# What the exercise asks:
Identify the lines in the data below that contain "synthesis" and give only how many there are.

# Provided records:
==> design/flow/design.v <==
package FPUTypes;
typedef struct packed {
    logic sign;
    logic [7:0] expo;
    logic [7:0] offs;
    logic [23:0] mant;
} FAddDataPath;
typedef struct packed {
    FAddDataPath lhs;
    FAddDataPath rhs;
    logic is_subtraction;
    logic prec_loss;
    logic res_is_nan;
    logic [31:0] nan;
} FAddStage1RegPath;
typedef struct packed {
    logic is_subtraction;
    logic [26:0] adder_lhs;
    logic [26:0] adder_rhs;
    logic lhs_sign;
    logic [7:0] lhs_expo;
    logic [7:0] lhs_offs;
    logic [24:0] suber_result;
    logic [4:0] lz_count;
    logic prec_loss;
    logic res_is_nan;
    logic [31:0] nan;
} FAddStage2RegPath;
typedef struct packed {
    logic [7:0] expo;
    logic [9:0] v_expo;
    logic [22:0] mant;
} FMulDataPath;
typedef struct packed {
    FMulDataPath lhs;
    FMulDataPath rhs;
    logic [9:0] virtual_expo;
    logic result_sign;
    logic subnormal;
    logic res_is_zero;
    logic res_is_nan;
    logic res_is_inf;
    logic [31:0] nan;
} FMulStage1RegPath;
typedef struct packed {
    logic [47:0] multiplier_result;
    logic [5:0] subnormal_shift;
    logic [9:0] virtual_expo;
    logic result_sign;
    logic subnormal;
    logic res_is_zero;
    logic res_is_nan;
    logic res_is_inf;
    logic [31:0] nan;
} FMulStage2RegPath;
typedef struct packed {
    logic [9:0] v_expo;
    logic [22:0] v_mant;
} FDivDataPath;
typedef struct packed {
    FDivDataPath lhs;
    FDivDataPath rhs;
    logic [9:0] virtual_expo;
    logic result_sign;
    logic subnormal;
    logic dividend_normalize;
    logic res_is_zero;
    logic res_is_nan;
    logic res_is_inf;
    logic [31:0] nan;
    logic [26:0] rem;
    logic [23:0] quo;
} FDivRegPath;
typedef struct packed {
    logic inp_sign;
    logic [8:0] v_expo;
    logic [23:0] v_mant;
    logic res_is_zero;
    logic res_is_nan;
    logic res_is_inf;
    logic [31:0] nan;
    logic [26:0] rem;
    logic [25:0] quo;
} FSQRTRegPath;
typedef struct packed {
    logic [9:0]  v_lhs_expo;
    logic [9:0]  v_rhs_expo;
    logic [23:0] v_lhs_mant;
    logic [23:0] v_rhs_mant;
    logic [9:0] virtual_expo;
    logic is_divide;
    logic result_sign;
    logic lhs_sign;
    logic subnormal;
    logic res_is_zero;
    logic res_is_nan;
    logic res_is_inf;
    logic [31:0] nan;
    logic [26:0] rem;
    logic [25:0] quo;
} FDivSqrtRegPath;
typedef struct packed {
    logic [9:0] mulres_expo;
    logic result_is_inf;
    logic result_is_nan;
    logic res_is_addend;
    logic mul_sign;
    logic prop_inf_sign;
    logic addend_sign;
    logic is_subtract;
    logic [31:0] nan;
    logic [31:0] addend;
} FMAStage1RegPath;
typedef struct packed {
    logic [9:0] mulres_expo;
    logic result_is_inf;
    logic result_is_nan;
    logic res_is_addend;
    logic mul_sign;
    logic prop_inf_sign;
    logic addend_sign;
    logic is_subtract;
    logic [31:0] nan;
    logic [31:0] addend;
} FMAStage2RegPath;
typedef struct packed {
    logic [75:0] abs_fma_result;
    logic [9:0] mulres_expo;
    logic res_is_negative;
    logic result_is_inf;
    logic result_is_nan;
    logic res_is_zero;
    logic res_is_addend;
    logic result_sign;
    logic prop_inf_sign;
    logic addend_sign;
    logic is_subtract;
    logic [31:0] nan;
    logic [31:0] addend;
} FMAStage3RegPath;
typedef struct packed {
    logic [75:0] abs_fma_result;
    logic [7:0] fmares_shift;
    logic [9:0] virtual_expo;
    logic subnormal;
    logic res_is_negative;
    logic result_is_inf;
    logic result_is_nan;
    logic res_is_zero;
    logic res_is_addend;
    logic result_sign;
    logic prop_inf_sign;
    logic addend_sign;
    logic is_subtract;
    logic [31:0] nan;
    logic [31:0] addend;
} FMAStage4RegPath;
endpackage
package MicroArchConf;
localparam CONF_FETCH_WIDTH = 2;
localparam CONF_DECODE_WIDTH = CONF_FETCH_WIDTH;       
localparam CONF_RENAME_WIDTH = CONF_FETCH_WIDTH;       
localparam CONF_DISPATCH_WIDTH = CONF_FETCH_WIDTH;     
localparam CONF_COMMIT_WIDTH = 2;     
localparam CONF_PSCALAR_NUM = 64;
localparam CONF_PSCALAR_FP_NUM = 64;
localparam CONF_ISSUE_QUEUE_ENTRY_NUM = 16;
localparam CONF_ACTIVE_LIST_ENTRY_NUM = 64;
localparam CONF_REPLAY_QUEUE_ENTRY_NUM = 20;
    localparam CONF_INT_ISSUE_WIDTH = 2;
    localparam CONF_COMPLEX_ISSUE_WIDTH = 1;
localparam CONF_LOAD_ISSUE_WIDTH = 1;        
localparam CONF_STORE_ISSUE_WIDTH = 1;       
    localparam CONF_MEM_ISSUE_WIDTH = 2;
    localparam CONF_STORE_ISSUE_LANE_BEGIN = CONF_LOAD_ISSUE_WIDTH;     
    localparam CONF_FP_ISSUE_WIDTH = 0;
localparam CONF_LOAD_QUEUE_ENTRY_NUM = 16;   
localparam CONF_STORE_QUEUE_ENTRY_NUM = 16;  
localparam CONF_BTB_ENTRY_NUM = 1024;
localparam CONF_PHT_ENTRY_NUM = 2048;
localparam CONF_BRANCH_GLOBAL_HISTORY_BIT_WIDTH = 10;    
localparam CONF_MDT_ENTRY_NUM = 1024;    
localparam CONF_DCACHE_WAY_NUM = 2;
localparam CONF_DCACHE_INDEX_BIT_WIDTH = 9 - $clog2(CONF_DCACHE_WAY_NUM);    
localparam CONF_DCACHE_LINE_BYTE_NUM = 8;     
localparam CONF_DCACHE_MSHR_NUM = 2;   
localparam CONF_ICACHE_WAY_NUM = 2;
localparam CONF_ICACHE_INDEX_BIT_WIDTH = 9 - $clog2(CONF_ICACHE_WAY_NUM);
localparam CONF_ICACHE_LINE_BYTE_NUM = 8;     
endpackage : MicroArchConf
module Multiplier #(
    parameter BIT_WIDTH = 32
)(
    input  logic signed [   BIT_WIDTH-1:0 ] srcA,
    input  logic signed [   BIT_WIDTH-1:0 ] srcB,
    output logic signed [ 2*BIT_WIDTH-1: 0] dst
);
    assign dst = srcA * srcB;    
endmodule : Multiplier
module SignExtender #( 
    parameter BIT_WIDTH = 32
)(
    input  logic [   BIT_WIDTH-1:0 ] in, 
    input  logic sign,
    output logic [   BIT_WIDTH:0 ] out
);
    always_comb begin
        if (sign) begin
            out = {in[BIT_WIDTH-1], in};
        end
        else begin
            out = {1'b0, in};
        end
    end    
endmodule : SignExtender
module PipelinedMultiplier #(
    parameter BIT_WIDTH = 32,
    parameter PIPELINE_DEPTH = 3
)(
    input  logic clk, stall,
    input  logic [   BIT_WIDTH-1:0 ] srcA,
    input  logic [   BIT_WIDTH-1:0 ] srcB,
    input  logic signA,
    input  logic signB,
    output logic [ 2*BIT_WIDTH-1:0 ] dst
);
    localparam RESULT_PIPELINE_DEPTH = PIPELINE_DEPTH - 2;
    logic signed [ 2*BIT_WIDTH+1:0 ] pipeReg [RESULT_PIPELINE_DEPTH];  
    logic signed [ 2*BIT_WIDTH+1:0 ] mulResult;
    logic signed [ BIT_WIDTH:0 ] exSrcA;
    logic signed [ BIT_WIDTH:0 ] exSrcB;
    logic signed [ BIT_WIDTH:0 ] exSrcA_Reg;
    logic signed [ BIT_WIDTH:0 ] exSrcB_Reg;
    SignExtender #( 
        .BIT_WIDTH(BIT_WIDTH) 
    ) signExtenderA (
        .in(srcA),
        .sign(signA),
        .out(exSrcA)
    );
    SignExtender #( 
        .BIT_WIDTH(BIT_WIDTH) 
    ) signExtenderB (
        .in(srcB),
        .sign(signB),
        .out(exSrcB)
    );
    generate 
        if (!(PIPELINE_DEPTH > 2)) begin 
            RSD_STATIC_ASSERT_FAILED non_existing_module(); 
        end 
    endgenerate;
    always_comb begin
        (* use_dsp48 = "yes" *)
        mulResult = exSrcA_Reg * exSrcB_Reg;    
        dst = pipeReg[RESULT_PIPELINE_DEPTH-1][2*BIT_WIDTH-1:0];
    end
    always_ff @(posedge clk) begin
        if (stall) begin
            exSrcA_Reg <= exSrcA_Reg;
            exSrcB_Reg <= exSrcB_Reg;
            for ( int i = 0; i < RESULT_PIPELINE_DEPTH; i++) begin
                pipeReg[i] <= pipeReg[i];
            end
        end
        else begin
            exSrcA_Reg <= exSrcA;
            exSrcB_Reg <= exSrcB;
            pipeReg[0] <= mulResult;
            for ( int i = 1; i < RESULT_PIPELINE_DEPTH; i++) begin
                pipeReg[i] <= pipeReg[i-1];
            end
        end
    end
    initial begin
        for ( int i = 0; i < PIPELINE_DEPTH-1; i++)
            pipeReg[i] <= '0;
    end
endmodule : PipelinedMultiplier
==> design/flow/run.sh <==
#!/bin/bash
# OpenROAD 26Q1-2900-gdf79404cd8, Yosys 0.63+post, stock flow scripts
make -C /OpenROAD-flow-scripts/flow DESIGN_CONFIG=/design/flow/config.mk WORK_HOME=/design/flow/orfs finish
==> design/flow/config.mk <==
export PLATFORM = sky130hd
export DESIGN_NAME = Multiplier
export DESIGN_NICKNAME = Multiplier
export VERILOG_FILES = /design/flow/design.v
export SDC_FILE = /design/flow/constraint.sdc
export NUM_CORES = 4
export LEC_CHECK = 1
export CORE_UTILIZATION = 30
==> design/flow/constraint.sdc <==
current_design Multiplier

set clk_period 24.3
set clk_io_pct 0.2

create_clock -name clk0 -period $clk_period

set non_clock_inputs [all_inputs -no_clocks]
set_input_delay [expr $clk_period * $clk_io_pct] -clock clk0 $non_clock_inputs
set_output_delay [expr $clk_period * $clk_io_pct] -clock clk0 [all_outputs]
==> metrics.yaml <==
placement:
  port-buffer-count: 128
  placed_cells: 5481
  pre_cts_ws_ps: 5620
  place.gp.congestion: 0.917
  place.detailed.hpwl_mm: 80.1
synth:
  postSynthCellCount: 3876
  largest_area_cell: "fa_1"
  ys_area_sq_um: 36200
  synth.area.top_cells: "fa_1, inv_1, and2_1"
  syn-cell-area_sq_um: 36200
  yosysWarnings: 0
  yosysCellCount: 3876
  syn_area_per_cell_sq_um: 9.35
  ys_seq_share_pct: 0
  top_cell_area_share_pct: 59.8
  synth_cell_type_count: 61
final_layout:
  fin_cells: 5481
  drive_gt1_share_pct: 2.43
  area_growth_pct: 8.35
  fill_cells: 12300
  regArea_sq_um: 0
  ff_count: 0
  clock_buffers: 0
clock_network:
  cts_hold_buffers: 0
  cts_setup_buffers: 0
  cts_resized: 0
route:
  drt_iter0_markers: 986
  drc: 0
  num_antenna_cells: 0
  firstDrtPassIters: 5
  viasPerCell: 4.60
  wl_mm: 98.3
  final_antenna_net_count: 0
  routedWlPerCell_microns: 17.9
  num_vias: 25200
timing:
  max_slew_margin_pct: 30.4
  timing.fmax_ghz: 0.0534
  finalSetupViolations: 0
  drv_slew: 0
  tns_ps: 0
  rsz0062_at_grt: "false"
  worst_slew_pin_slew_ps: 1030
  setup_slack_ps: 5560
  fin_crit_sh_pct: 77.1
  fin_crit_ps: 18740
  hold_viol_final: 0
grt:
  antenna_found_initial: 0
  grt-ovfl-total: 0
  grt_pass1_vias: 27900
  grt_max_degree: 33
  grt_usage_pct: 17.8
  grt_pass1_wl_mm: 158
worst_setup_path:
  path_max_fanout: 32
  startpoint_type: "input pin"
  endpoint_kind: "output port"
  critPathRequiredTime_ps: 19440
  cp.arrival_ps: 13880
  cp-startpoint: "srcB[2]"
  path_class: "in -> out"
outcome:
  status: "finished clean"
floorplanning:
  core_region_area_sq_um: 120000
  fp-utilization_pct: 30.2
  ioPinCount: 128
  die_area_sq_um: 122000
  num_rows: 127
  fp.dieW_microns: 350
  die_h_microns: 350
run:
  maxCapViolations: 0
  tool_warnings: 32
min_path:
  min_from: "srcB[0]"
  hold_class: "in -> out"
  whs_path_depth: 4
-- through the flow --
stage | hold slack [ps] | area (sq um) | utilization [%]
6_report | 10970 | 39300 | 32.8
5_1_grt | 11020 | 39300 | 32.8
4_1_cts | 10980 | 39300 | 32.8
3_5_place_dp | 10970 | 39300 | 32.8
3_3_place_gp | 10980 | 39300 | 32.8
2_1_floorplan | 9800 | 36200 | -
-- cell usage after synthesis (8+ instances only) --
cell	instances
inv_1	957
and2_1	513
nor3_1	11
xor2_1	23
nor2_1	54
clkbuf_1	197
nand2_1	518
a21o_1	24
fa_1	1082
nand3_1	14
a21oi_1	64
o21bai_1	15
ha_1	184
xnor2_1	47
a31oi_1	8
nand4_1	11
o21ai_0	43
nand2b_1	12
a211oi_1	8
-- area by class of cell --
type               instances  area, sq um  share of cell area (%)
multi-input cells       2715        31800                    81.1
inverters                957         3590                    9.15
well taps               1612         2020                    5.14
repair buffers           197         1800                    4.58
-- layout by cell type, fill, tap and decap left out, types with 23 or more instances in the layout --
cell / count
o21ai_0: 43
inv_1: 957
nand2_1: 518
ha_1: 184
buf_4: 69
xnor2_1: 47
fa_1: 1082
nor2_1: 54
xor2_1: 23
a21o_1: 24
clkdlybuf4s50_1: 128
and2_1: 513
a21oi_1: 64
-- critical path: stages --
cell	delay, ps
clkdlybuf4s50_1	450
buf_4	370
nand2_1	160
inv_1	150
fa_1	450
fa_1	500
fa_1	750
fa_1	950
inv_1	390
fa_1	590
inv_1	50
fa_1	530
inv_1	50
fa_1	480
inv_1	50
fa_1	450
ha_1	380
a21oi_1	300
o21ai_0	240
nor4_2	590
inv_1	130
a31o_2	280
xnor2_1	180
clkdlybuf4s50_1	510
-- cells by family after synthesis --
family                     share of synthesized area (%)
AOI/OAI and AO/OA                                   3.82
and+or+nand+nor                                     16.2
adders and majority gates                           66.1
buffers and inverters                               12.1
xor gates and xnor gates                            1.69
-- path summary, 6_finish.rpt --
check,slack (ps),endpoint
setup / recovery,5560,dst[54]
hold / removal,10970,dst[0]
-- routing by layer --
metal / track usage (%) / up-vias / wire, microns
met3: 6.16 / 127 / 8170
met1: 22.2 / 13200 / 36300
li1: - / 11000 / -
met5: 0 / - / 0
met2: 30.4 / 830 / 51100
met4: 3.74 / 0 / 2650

# Result of the task:
2